Records:
◇ ◇ ◇
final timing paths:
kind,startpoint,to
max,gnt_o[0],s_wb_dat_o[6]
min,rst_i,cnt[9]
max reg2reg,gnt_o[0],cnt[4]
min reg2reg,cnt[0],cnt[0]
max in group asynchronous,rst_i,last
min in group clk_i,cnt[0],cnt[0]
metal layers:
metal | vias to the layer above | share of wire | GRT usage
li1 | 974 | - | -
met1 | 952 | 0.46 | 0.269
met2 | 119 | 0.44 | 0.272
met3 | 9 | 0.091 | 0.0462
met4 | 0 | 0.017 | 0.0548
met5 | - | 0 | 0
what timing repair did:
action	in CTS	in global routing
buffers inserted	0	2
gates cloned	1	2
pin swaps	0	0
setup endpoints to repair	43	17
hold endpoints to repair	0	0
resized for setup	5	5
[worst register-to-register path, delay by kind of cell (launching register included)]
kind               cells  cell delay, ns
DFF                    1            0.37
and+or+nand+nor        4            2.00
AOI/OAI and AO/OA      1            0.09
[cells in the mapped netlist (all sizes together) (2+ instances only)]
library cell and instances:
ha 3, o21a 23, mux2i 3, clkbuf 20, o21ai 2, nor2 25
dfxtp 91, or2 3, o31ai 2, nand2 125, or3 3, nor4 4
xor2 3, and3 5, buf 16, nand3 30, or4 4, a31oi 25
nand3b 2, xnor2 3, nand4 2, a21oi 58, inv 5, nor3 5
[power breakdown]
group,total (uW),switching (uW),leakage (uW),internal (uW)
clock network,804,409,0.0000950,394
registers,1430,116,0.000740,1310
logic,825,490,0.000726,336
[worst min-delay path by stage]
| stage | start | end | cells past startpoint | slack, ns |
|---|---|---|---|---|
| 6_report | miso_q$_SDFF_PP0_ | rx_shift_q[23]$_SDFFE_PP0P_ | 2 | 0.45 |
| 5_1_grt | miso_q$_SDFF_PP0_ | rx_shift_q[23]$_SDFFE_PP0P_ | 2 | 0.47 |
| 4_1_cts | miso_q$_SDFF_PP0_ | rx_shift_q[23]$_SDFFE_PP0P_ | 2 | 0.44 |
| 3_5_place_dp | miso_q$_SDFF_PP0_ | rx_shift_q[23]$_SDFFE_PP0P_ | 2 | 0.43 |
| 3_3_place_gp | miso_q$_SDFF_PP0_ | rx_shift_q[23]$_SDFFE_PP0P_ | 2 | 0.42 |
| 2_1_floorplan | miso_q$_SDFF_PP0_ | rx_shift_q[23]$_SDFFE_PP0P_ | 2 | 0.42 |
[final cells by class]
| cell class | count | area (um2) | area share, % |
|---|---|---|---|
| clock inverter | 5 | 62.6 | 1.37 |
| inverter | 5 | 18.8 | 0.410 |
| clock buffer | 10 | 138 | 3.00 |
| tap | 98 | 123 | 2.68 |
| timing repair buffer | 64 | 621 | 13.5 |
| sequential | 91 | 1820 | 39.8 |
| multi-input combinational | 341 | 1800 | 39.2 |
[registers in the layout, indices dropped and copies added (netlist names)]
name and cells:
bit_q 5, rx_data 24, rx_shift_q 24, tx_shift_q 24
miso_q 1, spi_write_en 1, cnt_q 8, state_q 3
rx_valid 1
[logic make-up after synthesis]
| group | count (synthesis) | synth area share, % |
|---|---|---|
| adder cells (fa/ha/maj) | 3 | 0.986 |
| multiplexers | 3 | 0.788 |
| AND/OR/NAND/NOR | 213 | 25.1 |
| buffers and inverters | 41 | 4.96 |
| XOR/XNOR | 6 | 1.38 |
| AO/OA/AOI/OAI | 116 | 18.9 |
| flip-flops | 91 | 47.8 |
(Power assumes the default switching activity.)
`config.mk`:
```
export PLATFORM = sky130hd
export DESIGN_NAME = pipe_ctrl
export DESIGN_NICKNAME = d
export VERILOG_FILES = /design/src/rtl/pipe_ctrl_pkg.sv /design/src/rtl/pipe_ctrl_sat_counter.sv /design/src/rtl/pipe_ctrl.sv
export SDC_FILE = /design/constraint.sdc
export NUM_CORES = 1
export LEC_CHECK = 0
export CORE_MARGIN = 4
export CORE_UTILIZATION = 40
export CTS_BUF_LIST = sky130_fd_sc_hd__clkbuf_8
export DETAILED_ROUTE_END_ITERATION = 7
export GPL_TIMING_DRIVEN = 0
export PLACE_DENSITY = 0.76
export REMOVE_ABC_BUFFERS = 1
export SETUP_SLACK_MARGIN = 0.1
export SLEW_MARGIN = 30
export SYNTH_ARGS = -nofsm -noshare
export SYNTH_HDL_FRONTEND = slang
export SYNTH_SLANG_ARGS = --single-unit
```
`constraint.sdc`:
```
create_clock -name clk -period 4.02 [get_ports clk]
set_input_delay 0.402 -clock clk [delete_from_list [all_inputs] [get_ports clk]]
set_output_delay 0.402 -clock clk [all_outputs]
set_load 0.03 [all_outputs]
```
`src/rtl/pipe_ctrl_pkg.sv`:
```
// Shared definitions for the pipeline hazard/freeze controller: FSM state
// encoding, the x0 register index and the load-use hazard equation.
package pipe_ctrl_pkg;

  typedef enum logic [1:0] {
    RUN      = 2'd0,
    MEM_WAIT = 2'd1,
    ERROR    = 2'd2
  } state_e;

  localparam logic [4:0] REG_X0 = 5'd0;

  // A load in EX blocks the ID instruction only through a register it actually reads.
  function automatic logic load_use_hazard(
    input logic       ex_load,
    input logic [4:0] ex_dest,
    input logic       uses1,
    input logic [4:0] rs1,
    input logic       uses2,
    input logic [4:0] rs2
  );
    return ex_load && (ex_dest != REG_X0) &&
           ((uses1 && (rs1 == ex_dest)) || (uses2 && (rs2 == ex_dest)));
  endfunction

endpackage

```
`src/rtl/pipe_ctrl_sat_counter.sv`:
```
// Saturating up-counter used for each pipeline performance counter; it holds
// at all-ones instead of wrapping.
module sat_counter #(
  parameter int CNT_W = 32
) (
  input  logic             clk,
  input  logic             reset,
  input  logic             inc,
  output logic [CNT_W-1:0] count
);

  logic [CNT_W-1:0] count_q, count_d;

  always_comb begin
    count_d = count_q;
    if (inc && (count_q != '1)) count_d = count_q + 1'b1;
  end

  // NOTE: sequential state uses non-blocking assignments and an asynchronous reset in the sensitivity list.
  always_ff @(posedge clk or posedge reset) begin
    if (reset) count_q <= '0;
    else       count_q <= count_d;
  end

  assign count = count_q;

endmodule

```
`src/rtl/pipe_ctrl.sv`:
```
// Pipeline control: load-use stall/bubble, branch flush, data-memory freeze
// with timeout to a sticky ERROR state. Define PIPE_PERF_CNT_EN to add the
// luCnt/waitCnt/flushCnt saturating performance counters.
module pipe_ctrl
  import pipe_ctrl_pkg::*;
#(
  parameter int TIMEOUT_CYCLES = 255,
  parameter int CNT_W          = 32
) (
  input  logic             clk,
  input  logic             reset,
  input  logic [4:0]       idRs1_pi,
  input  logic [4:0]       idRs2_pi,
  input  logic             idUses1_pi,
  input  logic             idUses2_pi,
  input  logic [4:0]       exDest_pi,
  input  logic             exLoad_pi,
  input  logic             branchTaken_pi,
  input  logic             dmemReq_pi,
  input  logic             dmemReady_pi,
  output logic             stallIF_po,
  output logic             stallID_po,
  output logic             bubbleEX_po,
  output logic             flushID_po,
  output logic             flushEX_po,
  output logic             freeze_po,
  output logic             error_po,
  output logic [1:0]       state_po
`ifdef PIPE_PERF_CNT_EN
  ,
  output logic [CNT_W-1:0] luCnt_po,
  output logic [CNT_W-1:0] waitCnt_po,
  output logic [CNT_W-1:0] flushCnt_po
`endif
);

  localparam int WAIT_W = (TIMEOUT_CYCLES > 1) ? $clog2(TIMEOUT_CYCLES) : 1;
  localparam logic [WAIT_W-1:0] WAIT_LAST = WAIT_W'(TIMEOUT_CYCLES - 1);

  state_e            state_q, state_d;
  logic [WAIT_W-1:0] wait_cnt_q, wait_cnt_d;
  logic              mem_stall;
  logic              lu_haz;
  logic              freeze;

  always_comb begin
    mem_stall = dmemReq_pi & ~dmemReady_pi;
    lu_haz    = load_use_hazard(exLoad_pi, exDest_pi, idUses1_pi, idRs1_pi,
                                idUses2_pi, idRs2_pi);
  end

  // NOTE: every signal written here gets a default first, so no path can infer a latch.
  always_comb begin
    state_d    = state_q;
    wait_cnt_d = wait_cnt_q;
    freeze     = 1'b0;
    unique case (state_q)
      RUN: begin
        freeze     = mem_stall;
        wait_cnt_d = '0;
        if (mem_stall) state_d = MEM_WAIT;
      end
      MEM_WAIT: begin
        freeze = mem_stall;
        if (!mem_stall)                    state_d = RUN;
        else if (wait_cnt_q == WAIT_LAST)  state_d = ERROR;
        else                               wait_cnt_d = wait_cnt_q + 1'b1;
      end
      ERROR: begin
        freeze = 1'b1;
      end
      default: begin
        state_d    = RUN;
        wait_cnt_d = '0;
      end
    endcase
  end

  // Priority: freeze > branch flush > load-use; everything is quiet while reset is held.
  always_comb begin
    freeze_po   = freeze & ~reset;
    flushID_po  = branchTaken_pi & ~freeze & ~reset;
    flushEX_po  = flushID_po;
    stallIF_po  = lu_haz & ~branchTaken_pi & ~freeze & ~reset;
    stallID_po  = stallIF_po;
    bubbleEX_po = stallIF_po;
  end

  always_ff @(posedge clk or posedge reset) begin
    if (reset) begin
      state_q    <= RUN;
      wait_cnt_q <= '0;
    end else begin
      state_q    <= state_d;
      wait_cnt_q <= wait_cnt_d;
    end
  end

  assign error_po = (state_q == ERROR);
  assign state_po = state_q;

`ifdef PIPE_PERF_CNT_EN
  sat_counter #(.CNT_W(CNT_W)) u_lu_cnt (
    .clk   (clk),
    .reset (reset),
    .inc   (bubbleEX_po),
    .count (luCnt_po)
  );

  sat_counter #(.CNT_W(CNT_W)) u_wait_cnt (
    .clk   (clk),
    .reset (reset),
    .inc   (freeze_po),
    .count (waitCnt_po)
  );

  sat_counter #(.CNT_W(CNT_W)) u_flush_cnt (
    .clk   (clk),
    .reset (reset),
    .inc   (flushEX_po),
    .count (flushCnt_po)
  );
`endif

endmodule

```
# After elaboration in Yosys (flattened, before gate mapping)
# Index checks and enable logic that the tools add are counted.
[totals] ff_bits=10 inputBits=23 out_inout_bits=9 word_cells=42
[classes] addsub=1 n_eq_ne=9 muxes=8 bitwise=12 n_reduce_logical=10
[ops] op="8-bit 2-to-1 mux" count=2
[ops] op="8-bit one-hot mux with 2 select lines" count=1
[ops] op="5-bit equality test" count=2
[ops] op="8-bit by 1-bit adder with 8-bit output, second input constant" count=1
[ops] op="8-bit equality test, second input constant" count=1
[ops] op="1-bit AND" count=7
[ops] op="2-bit 2-to-1 mux" count=3
[ops] op="2-bit inequality test, second input constant" count=3
[ops] op="2-bit one-hot mux with 3 select lines" count=1
[ops] op="3-bit AND reduction" count=2
[ops] op="1-bit NOT" count=5
[ops] op="5-bit nonzero test" count=1
[ops] op="1-bit logical AND" count=4
[ops] op="3-bit inequality test, second input constant" count=1
[ops] op="2-bit by 1-bit equality test with 1-bit output, second input constant" count=1
[ops] op="2-bit equality test, second input constant" count=1
[ops] op="2-bit zero test" count=1
[ops] op="1-bit one-hot mux with 2 select lines" count=1
[ops] op="2-bit OR reduction" count=1
[ops] op="1-bit logical OR" count=1

# Depth between registers and ports, before layout
[logic_depth] word_depth=7 depth_mapped=7 depth_no_buf=6

# Worst setup path after synthesis
# Ideal clock, no wire load.
[synth_path] path_kind="reg-to-output" start="register state_q[0], in the netlist state_po[0]" end="output flushID_po" arrival_ns=2.300 required_ns=3.618 path_slack_ns=1.318 path_stages_with_launch=5 path_buffers=1 path_cell_list="dfrtp_1 > nand2b_1 > inv_1 > nor4_1 > buf_4"
[synth_via] elab_cells_between_ends=8 classes_between="2 x eq/ne; 1 x mux; 3 x bitwise; 2 x reduce/logical"
[synth_lines] item="start, declared" line_no="pipe_ctrl.sv:40" text="state_e state_q, state_d;"
[synth_lines] item="start signal, assigned" line_no="pipe_ctrl.sv:94" text="state_q <= state_d;"
[synth_lines] item="2-bit equality test"
[synth_lines] item="via error_po" line_no="pipe_ctrl.sv:27" text="output logic error_po,"
[synth_lines] item="1-bit one-hot mux with 2 select lines" line_no="pipe_ctrl.sv:57" text="unique case (state_q)"
[synth_lines] item="1-bit NOT" line_no="pipe_ctrl.sv:82" text="flushID_po = branchTaken_pi & ~freeze & ~reset;"
[synth_lines] item="1-bit AND (2 in a row)" line_no="pipe_ctrl.sv:82"
[synth_lines] item="end, declared" line_no="pipe_ctrl.sv:24" text="output logic flushID_po,"
# The timed path passes the listed nets, and every way through them passes these cells.

# Worst setup path in the final report
[layout_path] start="input exDest_pi[1]" end="output bubbleEX_po"
[layout_via] elab_chain_cells=7 elab_cells_between_ends=11 classes_between="2 x eq/ne; 3 x bitwise; 6 x reduce/logical"
[layout_rtl] item="start, declared" line_no="pipe_ctrl.sv:16" text="input logic [4:0] exDest_pi,"
[layout_rtl] item="5-bit equality test" line_no="pipe_ctrl_pkg.sv:23" text="((uses1 && (rs1 == ex_dest)) || (uses2 && (rs2 == ex_dest)));"
[layout_rtl] item="1-bit logical AND" line_no="pipe_ctrl_pkg.sv:23"
[layout_rtl] item="1-bit logical OR" line_no="pipe_ctrl_pkg.sv:23"
[layout_rtl] item="1-bit logical AND *" line_no="pipe_ctrl_pkg.sv:22" text="return ex_load && (ex_dest != REG_X0) &&"
[layout_rtl] item="1-bit AND * (3 in a row)" line_no="pipe_ctrl.sv:84" text="stallIF_po = lu_haz & ~branchTaken_pi & ~freeze & ~reset;"
[layout_rtl] item="end, declared" line_no="pipe_ctrl.sv:23" text="output logic bubbleEX_po,"
# Every way passes the cells marked *; elsewhere a longest branch is shown, timed or not.

==> out/results.ini <==
[status]
status = complete, no violations

[synth]
yosysTopAreaCell = dfrtp_1
synthCells = 89
synth-edff-count = 0
synth_common_cells = 12 x nand3_1, 10 x dfrtp_1, 8 x xor2_1
synth_area_leaders = dfrtp_1 33%, xor2_1 9.2%, nand3_1 7.8%
avgSynthCellArea_um2 = 8.60
synth_area_um2 = 766
synth_top_area_share_pct = 32.7
synth_ff_type = dfrtp_1
ys_ff_latch = 10
yosys_warnings = 0
synthArstFlopShare_pct = 100
ys_types = 33
synth_most_common_cell = nand3_1
yosysSeqAreaShare_pct = 32.7

[sta]
finalHoldViolCount = 0
maxSlewViolCount = 0
max_freq_mhz = 340
finalSetupTns_ns = 0
clock_skew_ns = 0.00800
finalCritPeriodShare_pct = 73.2
worst_slew_pin_slew_ns = 0.475
rsz0062_at_grt = false
relSlewSlack_pct = 68.3
setup_violations = 0
min_period_ns = 2.94

[pwr]
p_leak_nw = 0.441
p_per_area_nw_per_um2 = 256
peakVddDrop_v = 0.000248

[global_routing]
gr-total-overflow = 0
first_global_vias = 700
antenna_found_initial = 0
grt_start_max_net_pins = 15
grt_usage_pct = 15.8
grt_pass1_wl_um = 3160

[routing]
drtPass1Iterations = 4
vias_per_cell = 5.32
drc = 0
dr.first_iter.drc_count = 11
drt-total-wl_um = 1970
num_vias = 766
final_antenna_net_count = 0
post_drt_wl_per_cell_um = 13.7

[worst_setup_path]
crit_required_ns = 3.62
crit_path_end_kind = output pin
path_class = primary input to output pin
cp_max_fo = 3
critPathLaunchType = primary input
cp.arrival_ns = 2.54
rrSetupSlack_ns = 2.22

[floorplan]
core_area_um2 = 1760
start_util_pct = 43.4
dieHeight_um = 51.8
die_area_um2 = 2680
dieWidth_um = 51.8
ioPinCount = 32
std_cell_rows = 15

[layout]
layout.nets = 145
syn2layout_area_growth_pct = 46.9
drive_above_1_share_pct = 5.04
final_cells = 144
nFillCells = 170
antenna_cells = 0

[placement]
routabilityCongestion = 0.748
dp_hpwl_um = 1540
dpl.cell_count = 140
port_buffers = 31

[clock_network]
cts-root-buf = clkbuf_8
post_cts_buffers = 0
cts.clk_slew.worst_paths_ns = 0.05
cts_buffers = 3
ctsResizeCount = 0
cts_sinks = 10
cts_tree = done
cts_max_path_buffers = 2
cts_hold_buf = 0
insertion_delay_ns = 0.24
htree_levels = 1

[flow_run]
max-cap-violations = 0

[min_path]
hp-class = primary input to asynchronous set/reset pin

[layout by cell type (no fill, tap or decap)]
cell / n
a211oi_1: 1
nor4_1: 3
o21ai_0: 3
nor2_1: 3
o2111ai_1: 1
xor2_1: 8
o2bb2ai_1: 2
o22ai_1: 1
ha_1: 2
clkdlybuf4s50_1: 31
nand3_1: 12
nand4_1: 2
nand2_1: 5
nor2b_1: 1
o211ai_2: 1
clkbuf_8: 4
mux2i_1: 1
a21boi_0: 1
xnor2_1: 2
nand2b_1: 4
inv_1: 5
nor3_1: 1
or4b_1: 2
a31o_2: 1
o21ai_1: 1
or2_1: 1
or4_1: 2
and4_1: 1
dfrtp_1: 10
nor3b_1: 1
a21oi_1: 5
and2b_1: 1
[where the power goes]
group	total (mW)	switching, mW	internal [mW]
logic	0.0562	0.0247	0.0314
registers	0.103	0.00132	0.102
clock network	0.129	0.0427	0.0863
total	0.288	0.0687	0.220
[path summary, 6_finish.rpt]
check,startpoint,endpoint,cells past startpoint
worst max-delay path,exDest_pi[1],bubbleEX_po,6
worst min-delay path,reset,state_po[1],2
worst max register to register,wait_cnt_q[0],wait_cnt_q[3],6
worst min register to register,wait_cnt_q[7],wait_cnt_q[7],2
max in group asynchronous,reset,wait_cnt_q[5],2
min in group clk,wait_cnt_q[7],wait_cnt_q[7],2
[critical path, cell delays in order]
cell,delay [ns]
clkdlybuf4s50_1,0.47
xor2_1,0.19
nor4_1,0.35
nand3_1,0.12
a21oi_1,0.26
clkdlybuf4s50_1,0.75
[per-layer routing]
metal / up-vias / GRT usage, % / wire [um] / part of all wire, %
li1: 382 / - / - / -
met1: 367 / 19.4 / 820 / 42
met3: 2 / 5.16 / 81 / 4.1
met2: 15 / 27.8 / 1060 / 54
met5: - / 0 / 0 / 0
met4: 0 / 1.31 / 6 / 0.30
[registers in the layout, indices dropped and copies added (netlist names)]
| signal | cells |
|---|---|
| state_po | 2 |
| wait_cnt_q | 8 |
[metrics by stage]
stage	power, mW	hold slack, ns	utilization, %	area, um2	setup slack (ns)
3_5_place_dp	0.161	0.510	60.6	1070	1.04
2_1_floorplan	0.128	0.242	-	728	0.887
3_3_place_gp	0.160	0.510	60.6	1070	1.20
5_1_grt	0.302	0.574	63.8	1120	0.967
4_1_cts	0.291	0.537	63.8	1120	1.04
6_report	0.288	0.536	63.8	1120	1.08
[cells by family (layout without fill, tap and decap cells)]
group                    after synthesis  count (layout)  synth area share, %
multiplexers                           1               1                 1.31
adder cells (fa/ha/maj)                2               2                 3.27
flip-flops                            10              10                 32.7
AO/OA/AOI/OAI                         17              17                 14.9
AND/OR/NAND/NOR                       39              39                 29.1
XOR/XNOR                              10              10                 11.4
buffers and inverters                 10              40                 7.35
[final cells by class]
class	instances	area, um2	area share [%]
multi-input cells	69	459	40.8
clock buffers	4	55.1	4.89
well taps	25	31.3	2.78
flip-flops and latches	10	250	22.2
repair buffers	31	310	27.6
inverters	5	18.8	1.67
Power figures use the tool's default switching activity.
◇ ◇ ◇
What the task requires: Print, without alteration, only the lines above between the one holding "[worst min-delay path by stage]" and the one holding "91 | 47.8 |", inclusive.

Problem solution:
[worst min-delay path by stage]
| stage | start | end | cells past startpoint | slack, ns |
|---|---|---|---|---|
| 6_report | miso_q$_SDFF_PP0_ | rx_shift_q[23]$_SDFFE_PP0P_ | 2 | 0.45 |
| 5_1_grt | miso_q$_SDFF_PP0_ | rx_shift_q[23]$_SDFFE_PP0P_ | 2 | 0.47 |
| 4_1_cts | miso_q$_SDFF_PP0_ | rx_shift_q[23]$_SDFFE_PP0P_ | 2 | 0.44 |
| 3_5_place_dp | miso_q$_SDFF_PP0_ | rx_shift_q[23]$_SDFFE_PP0P_ | 2 | 0.43 |
| 3_3_place_gp | miso_q$_SDFF_PP0_ | rx_shift_q[23]$_SDFFE_PP0P_ | 2 | 0.42 |
| 2_1_floorplan | miso_q$_SDFF_PP0_ | rx_shift_q[23]$_SDFFE_PP0P_ | 2 | 0.42 |
[final cells by class]
| cell class | count | area (um2) | area share, % |
|---|---|---|---|
| clock inverter | 5 | 62.6 | 1.37 |
| inverter | 5 | 18.8 | 0.410 |
| clock buffer | 10 | 138 | 3.00 |
| tap | 98 | 123 | 2.68 |
| timing repair buffer | 64 | 621 | 13.5 |
| sequential | 91 | 1820 | 39.8 |
| multi-input combinational | 341 | 1800 | 39.2 |
[registers in the layout, indices dropped and copies added (netlist names)]
name and cells:
bit_q 5, rx_data 24, rx_shift_q 24, tx_shift_q 24
miso_q 1, spi_write_en 1, cnt_q 8, state_q 3
rx_valid 1
[logic make-up after synthesis]
| group | count (synthesis) | synth area share, % |
|---|---|---|
| adder cells (fa/ha/maj) | 3 | 0.986 |
| multiplexers | 3 | 0.788 |
| AND/OR/NAND/NOR | 213 | 25.1 |
| buffers and inverters | 41 | 4.96 |
| XOR/XNOR | 6 | 1.38 |
| AO/OA/AOI/OAI | 116 | 18.9 |
| flip-flops | 91 | 47.8 |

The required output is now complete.